**EXERCISE AIM**
Extract every line from the records below that contains the word "period".

[Stored data entries]
|---|

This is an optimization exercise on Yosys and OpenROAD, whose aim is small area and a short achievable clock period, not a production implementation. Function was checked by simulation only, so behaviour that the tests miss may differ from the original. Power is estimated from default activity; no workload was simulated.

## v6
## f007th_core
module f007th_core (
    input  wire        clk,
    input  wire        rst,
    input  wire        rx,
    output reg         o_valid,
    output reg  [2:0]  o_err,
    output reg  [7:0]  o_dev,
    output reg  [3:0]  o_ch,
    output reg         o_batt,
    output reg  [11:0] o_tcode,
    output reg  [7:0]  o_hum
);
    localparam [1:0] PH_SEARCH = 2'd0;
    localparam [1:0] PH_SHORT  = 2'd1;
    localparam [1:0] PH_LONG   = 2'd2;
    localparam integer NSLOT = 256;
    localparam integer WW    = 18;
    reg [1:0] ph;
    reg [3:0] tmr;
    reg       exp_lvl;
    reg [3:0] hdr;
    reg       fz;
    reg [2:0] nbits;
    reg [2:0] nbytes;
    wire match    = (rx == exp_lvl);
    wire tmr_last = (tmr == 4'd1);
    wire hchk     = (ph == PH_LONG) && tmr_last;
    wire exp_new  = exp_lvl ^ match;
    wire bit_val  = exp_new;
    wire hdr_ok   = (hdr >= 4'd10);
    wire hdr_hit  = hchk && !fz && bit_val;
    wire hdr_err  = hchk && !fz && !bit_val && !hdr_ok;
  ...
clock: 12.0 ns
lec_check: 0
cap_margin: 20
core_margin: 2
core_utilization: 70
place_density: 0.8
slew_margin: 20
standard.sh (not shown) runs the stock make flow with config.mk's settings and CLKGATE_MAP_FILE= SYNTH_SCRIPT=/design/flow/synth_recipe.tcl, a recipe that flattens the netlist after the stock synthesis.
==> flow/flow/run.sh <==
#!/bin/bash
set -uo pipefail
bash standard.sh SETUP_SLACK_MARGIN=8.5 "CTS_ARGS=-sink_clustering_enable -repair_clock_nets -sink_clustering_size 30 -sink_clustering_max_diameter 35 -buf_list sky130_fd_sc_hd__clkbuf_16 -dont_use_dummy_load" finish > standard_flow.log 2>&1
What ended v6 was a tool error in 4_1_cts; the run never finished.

|---|

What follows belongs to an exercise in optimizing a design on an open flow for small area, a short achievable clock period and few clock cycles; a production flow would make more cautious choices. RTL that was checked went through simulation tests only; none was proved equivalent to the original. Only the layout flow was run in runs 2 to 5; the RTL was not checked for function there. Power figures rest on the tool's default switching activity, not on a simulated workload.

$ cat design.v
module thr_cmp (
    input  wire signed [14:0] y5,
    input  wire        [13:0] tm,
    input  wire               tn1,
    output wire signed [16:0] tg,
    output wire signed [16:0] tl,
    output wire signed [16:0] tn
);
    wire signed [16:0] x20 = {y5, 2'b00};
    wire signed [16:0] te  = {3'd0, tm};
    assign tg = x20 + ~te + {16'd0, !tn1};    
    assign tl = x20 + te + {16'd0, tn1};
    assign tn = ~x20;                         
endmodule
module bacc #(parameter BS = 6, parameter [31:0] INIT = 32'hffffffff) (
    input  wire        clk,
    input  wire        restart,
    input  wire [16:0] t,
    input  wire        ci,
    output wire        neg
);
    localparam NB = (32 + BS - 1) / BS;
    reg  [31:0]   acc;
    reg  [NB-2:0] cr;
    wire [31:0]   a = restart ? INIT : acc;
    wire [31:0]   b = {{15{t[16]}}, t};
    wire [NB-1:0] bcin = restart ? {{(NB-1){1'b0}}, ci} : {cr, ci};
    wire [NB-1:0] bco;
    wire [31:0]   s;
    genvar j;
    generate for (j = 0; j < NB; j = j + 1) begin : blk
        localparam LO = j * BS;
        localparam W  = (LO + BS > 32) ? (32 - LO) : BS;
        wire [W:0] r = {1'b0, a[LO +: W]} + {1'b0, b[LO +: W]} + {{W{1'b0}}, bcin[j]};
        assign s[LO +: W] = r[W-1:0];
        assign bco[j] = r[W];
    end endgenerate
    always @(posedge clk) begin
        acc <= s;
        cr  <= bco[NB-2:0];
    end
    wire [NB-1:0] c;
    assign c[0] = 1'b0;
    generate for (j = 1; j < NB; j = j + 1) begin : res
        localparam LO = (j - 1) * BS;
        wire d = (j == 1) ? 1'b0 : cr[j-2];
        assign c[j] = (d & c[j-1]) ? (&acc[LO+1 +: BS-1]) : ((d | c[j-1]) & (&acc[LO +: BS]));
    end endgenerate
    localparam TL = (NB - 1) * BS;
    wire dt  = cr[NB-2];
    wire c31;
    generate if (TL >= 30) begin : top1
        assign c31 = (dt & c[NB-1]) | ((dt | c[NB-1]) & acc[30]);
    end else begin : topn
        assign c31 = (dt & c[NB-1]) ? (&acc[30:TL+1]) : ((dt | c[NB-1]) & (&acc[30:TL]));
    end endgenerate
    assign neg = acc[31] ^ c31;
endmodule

|---|

**SOLVED EXERCISE**
This is an optimization exercise on Yosys and OpenROAD, whose aim is small area and a short achievable clock period, not a production implementation. Function was checked by simulation only, so behaviour that the tests miss may differ from the original. Power is estimated from default activity; no workload was simulated.
What follows belongs to an exercise in optimizing a design on an open flow for small area, a short achievable clock period and few clock cycles; a production flow would make more cautious choices. RTL that was checked went through simulation tests only; none was proved equivalent to the original. Only the layout flow was run in runs 2 to 5; the RTL was not checked for function there. Power figures rest on the tool's default switching activity, not on a simulated workload.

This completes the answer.